The same pattern extends to Jessica and Tiffany, who are presented less as characters with distinct wants than as steadying influences for Richie. The review argues that their expertise or individuality gets displaced by encouragement, reassurance, or aphorisms designed to advance his journey.
Sherri becomes the latest test case
What makes Sherri noteworthy is not just that she is another love interest. It is that her arrival suggests the show still has not found a more credible way to write intimacy. Instead of expanding the emotional field, romance risks narrowing it by converting women into mirrors for male crisis.
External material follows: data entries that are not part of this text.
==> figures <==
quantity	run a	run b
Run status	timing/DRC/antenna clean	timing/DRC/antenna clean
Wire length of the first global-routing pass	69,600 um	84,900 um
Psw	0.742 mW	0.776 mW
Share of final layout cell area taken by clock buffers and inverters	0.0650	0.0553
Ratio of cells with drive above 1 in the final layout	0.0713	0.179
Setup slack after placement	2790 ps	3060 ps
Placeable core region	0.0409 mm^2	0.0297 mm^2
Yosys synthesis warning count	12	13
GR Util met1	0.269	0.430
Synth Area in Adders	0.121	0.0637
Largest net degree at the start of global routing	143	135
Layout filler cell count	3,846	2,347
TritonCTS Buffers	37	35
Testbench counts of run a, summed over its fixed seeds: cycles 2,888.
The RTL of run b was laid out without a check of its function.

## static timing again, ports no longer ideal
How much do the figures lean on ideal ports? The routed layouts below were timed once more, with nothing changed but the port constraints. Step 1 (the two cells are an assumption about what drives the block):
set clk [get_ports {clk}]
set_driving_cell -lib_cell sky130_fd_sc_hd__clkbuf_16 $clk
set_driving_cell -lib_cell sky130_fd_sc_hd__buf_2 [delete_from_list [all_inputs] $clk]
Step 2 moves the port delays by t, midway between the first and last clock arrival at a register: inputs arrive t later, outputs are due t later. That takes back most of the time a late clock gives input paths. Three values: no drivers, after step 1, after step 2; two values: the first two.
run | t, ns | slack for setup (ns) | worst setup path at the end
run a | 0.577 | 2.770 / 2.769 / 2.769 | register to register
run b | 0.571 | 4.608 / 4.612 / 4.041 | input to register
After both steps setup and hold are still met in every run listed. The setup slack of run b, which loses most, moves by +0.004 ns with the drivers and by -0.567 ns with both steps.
From an optimization exercise on the open Yosys and OpenROAD flow, aimed at small area and a short achievable clock period; shortcuts taken in it are not production practice. Where RTL was checked, it was by simulation tests only, not by an equivalence proof against the original. Power and IR drop assume default switching activity.

Setup of red:
==> flow/design.v (excerpt) <==
module unified_mem_pipe #(
    parameter int ADDR_W   = 6,
    parameter int READ_LAT = 1,
    parameter int CNT_W    = 16
) (
    input  logic              clk,
    input  logic              rst_n,
    input  logic              if_req,
    input  logic [ADDR_W-1:0] if_addr,
    output logic              if_ready,
    output logic              if_valid,
    output logic [31:0]       if_rdata,
    input  logic              d_req,
    input  logic              d_we,
    input  logic [2:0]        d_funct3,
    input  logic [ADDR_W-1:0] d_addr,
    input  logic [31:0]       d_wdata,
    output logic              d_ready,
    output logic              d_valid,
    output logic [31:0]       d_rdata,
    output logic              d_err,
    output logic [CNT_W-1:0]  conflict_cnt
);
    localparam int WA    = ADDR_W - 2;
    localparam int WORDS = 2 ** WA;
    logic [31:0]       mem [WORDS];
    logic              d_acc;
    logic              if_acc;
    logic              d_err_c;
    logic              d_wr;
    logic              ld_ok;
    logic [3:0]        be;
    logic [31:0]       wd;
    logic [WORDS-1:0]  rsel;
    logic [31:0]       rd_word;
    logic [31:0]       ld_val;
    logic [CNT_W-1:0]  cnt_q;
    logic              d_vld_p0_q;
    logic              d_err_p0_q;
    logic [31:0]       d_rdata_p0_q;
    logic              if_vld_p0_q;
    logic [31:0]       if_rdata_p0_q;
    function automatic logic acc_err(input logic we, input logic [2:0] f3, input logic [1:0] a);
        logic e;
        case (f3)
            3'b000:  e = 1'b0;
            3'b001:  e = a[0];
  ...
For scale: ~1,300 cells after synthesis, ~600 flip-flops, about 140 I/O pins.
==> module unified_mem_rbit, before the edit <==
module unified_mem_rbit #(
    parameter int N = 16
) (
    input  logic [N-1:0] sel,
    input  logic [N-1:0] d,
    output logic         q
);
    assign q = |(sel & d);
endmodule
What follows belongs to an exercise in optimizing a design on an open flow for a short achievable clock period and few clock cycles; a production flow would make more cautious choices. In this exercise RTL edits were held to simulation tests only and were not proved equivalent to the original. Power and IR drop assume default switching activity.

===== config.mk =====
export PLATFORM = sky130hd
export DESIGN_NAME = rv_pipeline_top
export DESIGN_NICKNAME = rv_pipeline_top
export VERILOG_FILES = /design/flow/design.v
export SDC_FILE = /design/flow/constraint.sdc
export NUM_CORES = 4
export LEC_CHECK = 0
export CAP_MARGIN = 20
export CORE_MARGIN = 2
export CORE_UTILIZATION = 35
export SLEW_MARGIN = 20

===== constraint.sdc =====
create_clock -name core_clock -period 7.0 [get_ports {clock}]
set_input_delay 1.4000 -clock core_clock [delete_from_list [all_inputs] [get_ports {clock}]]
set_output_delay 1.4000 -clock core_clock [all_outputs]
set_load 0.01 [all_outputs]

===== design.v =====
package rv_isa_pkg;
    localparam int REG_IDX_W = 5;
    localparam int NUM_REGS  = 32;
    localparam int OPCODE_LSB = 0;
    localparam int RD_LSB     = 7;
    localparam int FUNCT3_LSB = 12;
    localparam int RS1_LSB    = 15;
    localparam int RS2_LSB    = 20;
    localparam int FUNCT7_LSB = 25;
    typedef enum logic [6:0] {
        OP     = 7'b0110011,   
        OP_IMM = 7'b0010011,
        LOAD   = 7'b0000011,
        STORE  = 7'b0100011,
        BRANCH = 7'b1100011,
        SYSTEM = 7'b1110011    
    } opcode_e;
    typedef enum logic [2:0] {ADD, SUB, AND, OR, XOR} alu_op_e;
    localparam logic [31:0] NOP_INST = 32'h0000_0013;   
    localparam logic [31:0] WFI_INST = 32'h1050_0073;
endpackage
package rv_pipe_pkg;
    localparam int XLEN = 32;
    typedef enum logic [1:0] {BUS_NONE, BUS_LOAD, BUS_STORE} bus_cmd_e;
    typedef enum logic [1:0] {RUNNING, HALTED, ILLEGAL} status_e;
    typedef struct packed {
        logic            valid;
        logic [XLEN-1:0] pc;
        logic [XLEN-1:0] npc;
        logic [31:0]     inst;
    } if_id_t;
    typedef struct packed {
        logic                             valid;
        logic [XLEN-1:0]                  pc;
        logic [XLEN-1:0]                  npc;
        logic [4:0]                       rs1_idx;   
        logic [4:0]                       rs2_idx;
        logic [XLEN-1:0]                  rs1_value;
        logic [XLEN-1:0]                  rs2_value;
        logic [XLEN-1:0]                  imm;
        logic [4:0]                       dest;      
        logic [2:0]                       alu_op;    
        logic                             use_imm;
        logic                             rd_mem;
        logic                             wr_mem;
        logic                             is_branch;
        logic                             branch_on_ne;
        logic                             halt;
        logic                             illegal;
    } id_ex_t;
    typedef struct packed {
        logic                             valid;
        logic [XLEN-1:0]                  npc;
        logic [4:0]                       dest;
        logic [XLEN-1:0]                  alu_result;   
        logic [XLEN-1:0]                  store_data;
        logic                             rd_mem;
        logic                             wr_mem;
        logic                             halt;
        logic                             illegal;
    } ex_mem_t;
    typedef struct packed {
        logic                             valid;
        logic [XLEN-1:0]                  npc;
        logic [4:0]                       dest;
        logic [XLEN-1:0]                  result;
        logic                             wr_en;
        logic                             halt;
        logic                             illegal;
    } mem_wb_t;
endpackage
module rv_pipeline_top #(
    parameter logic [rv_pipe_pkg::XLEN-1:0] RESET_PC = '0
) (
    input  logic                         clock,
    input  logic                         reset,
    output logic [1:0]                   mem_cmd,
    output logic [rv_pipe_pkg::XLEN-1:0] mem_addr,
    output logic [rv_pipe_pkg::XLEN-1:0] mem_wdata,
    input  logic [rv_pipe_pkg::XLEN-1:0] mem_rdata,
    output logic                         commit_valid,
    output logic                         commit_wr_en,
    output logic [4:0]                   commit_wr_idx,
    output logic [rv_pipe_pkg::XLEN-1:0] commit_wr_data,
    output logic [rv_pipe_pkg::XLEN-1:0] commit_npc,
    output logic [1:0]                   status
);
    localparam int CI = 5;              
    localparam int CN = 1 << CI;        
    localparam int TL = CI + 2;         
    logic [31:2]  pc;
    logic         ic_v   [0:CN-1];
    logic [31:TL] ic_tag [0:CN-1];
    logic [31:0]  ic_inst[0:CN-1];
    logic         ic_tk  [0:CN-1];      
    logic [31:2]  ic_npc [0:CN-1];      
    logic         d_v;
    logic [31:2]  d_pc;
    logic [31:0]  d_inst;
    logic         d_ftk;                
    logic         d_mem;                
    logic         stopped;              
    logic         e_v;
    logic [31:2]  e_npc;
    logic [31:2]  e_tgt;
    logic [31:0]  e_a, e_b, e_sd;
    logic         e_sub, e_and, e_or, e_xor;
    logic         e_ld, e_st, e_br, e_bne, e_pred;
    logic [4:0]   e_rd;
    logic         e_wen, e_halt, e_ill;
    logic         m_v;
    logic [31:2]  m_npc;
    logic [4:0]   m_rd;
    logic         m_wen;
    logic [31:0]  m_res, m_sd;
    logic         m_ld, m_st, m_halt, m_ill;
    logic         w_v;
    logic [31:2]  w_npc;
    logic [4:0]   w_rd;
    logic         w_wen;
    logic [31:0]  w_val;
    logic         w_halt, w_ill;
    logic [31:0]  rf [0:31];
    logic [CI-1:0] f_idx;
    logic          f_hit;
    logic          m_acc;
    logic          f_ok;
    logic [31:0]   f_inst;
    assign f_idx  = pc[TL-1:2];
    assign f_hit  = ic_v[f_idx] && ic_tag[f_idx] == pc[31:TL];
    assign f_ok   = f_hit || !m_acc;
    assign f_inst = f_hit ? ic_inst[f_idx] : mem_rdata;
    logic [6:0]  opc;
    logic [2:0]  f3;
    logic [6:0]  f7;
    logic [4:0]  rd, rs1, rs2;
    logic        is_op, is_addi, is_lw, is_sw, is_br, is_wfi, is_ill;
    logic        use1, use2, d_wen, pred;
    logic [31:0] imm_i, imm_s, imm_b;
    logic [31:2] d_tgt, d_npc4;
    logic        ld_hz, issue, d_redir;
    logic [31:0] v1, v2;
    assign opc = d_inst[6:0];
    assign f3  = d_inst[14:12];
    assign f7  = d_inst[31:25];
    assign rd  = d_inst[11:7];
    assign rs1 = d_inst[19:15];
    assign rs2 = d_inst[24:20];
    assign is_op   = opc == 7'b0110011 &&
                     ((f7 == 7'h00 && (f3 == 3'b000 || f3 == 3'b100 || f3 == 3'b110 || f3 == 3'b111))
                      || (f7 == 7'h20 && f3 == 3'b000));
    assign is_addi = opc == 7'b0010011 && f3 == 3'b000;
    assign is_lw   = opc == 7'b0000011 && f3 == 3'b010;
    assign is_sw   = opc == 7'b0100011 && f3 == 3'b010;
    assign is_br   = opc == 7'b1100011 && f3[2:1] == 2'b00;
    assign is_wfi  = d_inst == 32'h1050_0073;
    assign is_ill  = !(is_op || is_addi || is_lw || is_sw || is_br || is_wfi);
    assign use1  = is_op || is_addi || is_lw || is_sw || is_br;
    assign use2  = is_op || is_sw || is_br;
    assign d_wen = (is_op || is_addi || is_lw) && rd != 5'd0;
    assign imm_i = {{20{d_inst[31]}}, d_inst[31:20]};
    assign imm_s = {{20{d_inst[31]}}, d_inst[31:25], d_inst[11:7]};
    assign imm_b = {{19{d_inst[31]}}, d_inst[31], d_inst[7], d_inst[30:25], d_inst[11:8], 1'b0};
    assign pred   = is_br && ((rs1 == rs2) ? !f3[0] : (f3[0] || d_inst[31]));
    assign d_tgt  = d_pc + imm_b[31:2];
    assign d_npc4 = d_pc + 30'd1;
    assign ld_hz = e_v && e_ld && e_wen &&
                   ((use1 && e_rd == rs1) || (use2 && e_rd == rs2));
    logic [31:0] e_bx, e_sum, e_alu;
    logic        e_taken, e_redir;
    logic [31:2] e_rpc;
    assign e_bx    = e_b ^ {32{e_sub}};
    assign e_sum   = e_a + e_bx + {31'd0, e_sub};
    assign e_alu   = e_and ? (e_a & e_b) :
                     e_or  ? (e_a | e_b) :
                     e_xor ? (e_a ^ e_b) : e_sum;
    assign e_taken = (e_a == e_b) ^ e_bne;
    assign e_redir = e_v && e_br && (e_taken != e_pred);
    assign e_rpc   = e_taken ? e_tgt : e_npc;
    assign issue   = d_v && !ld_hz && !stopped && !e_redir;
    assign d_redir = issue && pred && !d_ftk;
    logic [31:0] m_val;
    assign m_acc = m_v && (m_ld || m_st);
    assign m_val = m_ld ? mem_rdata : m_res;
    assign mem_cmd   = (m_v && m_st) ? 2'd2 : 2'd1;   
    assign mem_addr  = m_acc ? m_res : {pc, 2'b00};
    assign mem_wdata = m_sd;
    function automatic logic [31:0] fwd(input logic [4:0] idx);
        if (idx == 5'd0)
            fwd = '0;
        else if (e_v && e_wen && e_rd == idx)
            fwd = e_alu;
        else if (m_v && m_wen && m_rd == idx)
            fwd = m_val;
        else
            fwd = rf[idx];
    endfunction
    assign v1 = fwd(rs1);
    assign v2 = fwd(rs2);
    always_ff @(posedge clock) begin
        if (reset) begin
            pc  <= RESET_PC[31:2];
            d_v <= 1'b0;
        end else if (e_redir) begin
            pc  <= e_rpc;
            d_v <= 1'b0;
        end else if (d_redir) begin
            pc  <= d_tgt;
            d_v <= 1'b0;
        end else if (!d_v || issue) begin
            if (f_ok) begin
                pc     <= f_hit ? ic_npc[f_idx] : pc + 30'd1;
                d_v    <= 1'b1;
                d_pc   <= pc;
                d_inst <= f_inst;
                d_ftk  <= f_hit && ic_tk[f_idx];
                d_mem  <= !f_hit;
            end else begin
                d_v <= 1'b0;
            end
        end
    end
    always_ff @(posedge clock) begin
        if (reset) begin
            for (int i = 0; i < CN; i++) ic_v[i] <= 1'b0;
        end else if (d_v && d_mem) begin
            ic_v[d_pc[TL-1:2]] <= 1'b1;
        end
    end
    always_ff @(posedge clock) begin
        if (d_v && d_mem) begin
            ic_tag [d_pc[TL-1:2]] <= d_pc[31:TL];
            ic_inst[d_pc[TL-1:2]] <= d_inst;
            ic_tk  [d_pc[TL-1:2]] <= pred;
            ic_npc [d_pc[TL-1:2]] <= pred ? d_tgt : d_npc4;
        end
    end
    always_ff @(posedge clock) begin
        if (reset)
            stopped <= 1'b0;
        else if (issue && (is_wfi || is_ill))
            stopped <= 1'b1;
    end
    always_ff @(posedge clock) begin
        e_v    <= !reset && issue;
        e_npc  <= d_npc4;
        e_tgt  <= d_tgt;
        e_a    <= v1;
        e_b    <= (is_addi || is_lw) ? imm_i : is_sw ? imm_s : v2;
        e_sd   <= v2;
        e_sub  <= is_op && f7[5];
        e_and  <= is_op && f3 == 3'b111;
        e_or   <= is_op && f3 == 3'b110;
        e_xor  <= is_op && f3 == 3'b100;
        e_ld   <= is_lw;
        e_st   <= is_sw;
        e_br   <= is_br;
        e_bne  <= f3[0];
        e_pred <= pred;
        e_rd   <= rd;
        e_wen  <= d_wen;
        e_halt <= is_wfi;
        e_ill  <= is_ill;
    end
    always_ff @(posedge clock) begin
        m_v    <= !reset && e_v;
        m_npc  <= e_npc;
        m_rd   <= e_rd;
        m_wen  <= e_wen;
        m_res  <= e_alu;
        m_sd   <= e_sd;
        m_ld   <= e_ld;
        m_st   <= e_st;
        m_halt <= e_halt;
        m_ill  <= e_ill;
    end
    always_ff @(posedge clock) begin
        if (m_v && m_wen)
            rf[m_rd] <= m_val;
    end
    always_ff @(posedge clock) begin
        w_v    <= !reset && m_v;
        w_npc  <= m_npc;
        w_rd   <= m_rd;
        w_wen  <= m_wen;
        w_val  <= m_val;
        w_halt <= m_halt;
        w_ill  <= m_ill;
    end
    always_ff @(posedge clock) begin
        if (reset)
            status <= 2'd0;
        else if (status == 2'd0 && w_v) begin
            if (w_ill)
                status <= 2'd2;
            else if (w_halt)
                status <= 2'd1;
        end
    end
    assign commit_valid   = w_v;
    assign commit_wr_en   = w_wen;
    assign commit_wr_idx  = w_rd;
    assign commit_wr_data = w_val;
    assign commit_npc     = {w_npc, 2'b00};
endmodule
That matters because relationships on television do more than add softness or vulnerability. At their best, they introduce competing priorities, social friction, humor, surprise, and moral ambiguity. When a romantic partner exists mostly to validate or regulate the hero, the relationship becomes dramatically one-directional. It can still carry feeling, but it rarely carries tension.
The review’s language is especially pointed in describing how these women come to resemble one another: adoring, attentive, therapeutic, and tilted toward the needs of the men in front of them. If that impression holds, then the problem is structural rather than incidental. It is not about one misfired pairing. It is about a recurring template.
Why this matters for a show built on detail
The Bear is celebrated precisely because it usually avoids generic storytelling. Kitchens feel lived in. Work feels technical. Family conflict feels chaotic and specific. That attention to texture is one reason the show’s approach to romance stands out so starkly. The same series that can render the pressure of service or the rhythms of grief with care appears, in this reading, to flatten women once they enter the role of romantic possibility.
That contrast makes the criticism more serious than a routine complaint about supporting characters. It suggests a blind spot in a show otherwise praised for emotional intelligence. When female characters become vessels for male recovery, the relationships may still read as tender, but they stop feeling reciprocal.
For viewers, repetition is the issue. One simplified love interest may be forgivable. A chain of them starts to look like a writing philosophy, whether intentional or not.
The next season faces a credibility test
The show can address this without abandoning romance. In fact, stronger romantic writing would likely sharpen the series rather than soften it. That would mean giving female characters desires that disrupt the men around them, values that do not automatically align with caretaking, and scenes that are not organized around male introspection.
The standard is not abstract. Viewers can tell when a character arrives as a person and when she arrives as a function. The critique of Sherri, Claire, Jessica, and Tiffany argues that The Bear too often chooses function. If the series wants its relationships to feel as alive as its kitchens, it will have to start writing women who are not merely emotional architecture for damaged men.
For a show this acclaimed, that is no minor note. It is one of the clearest remaining areas where a celebrated drama still looks less observant than it thinks it is.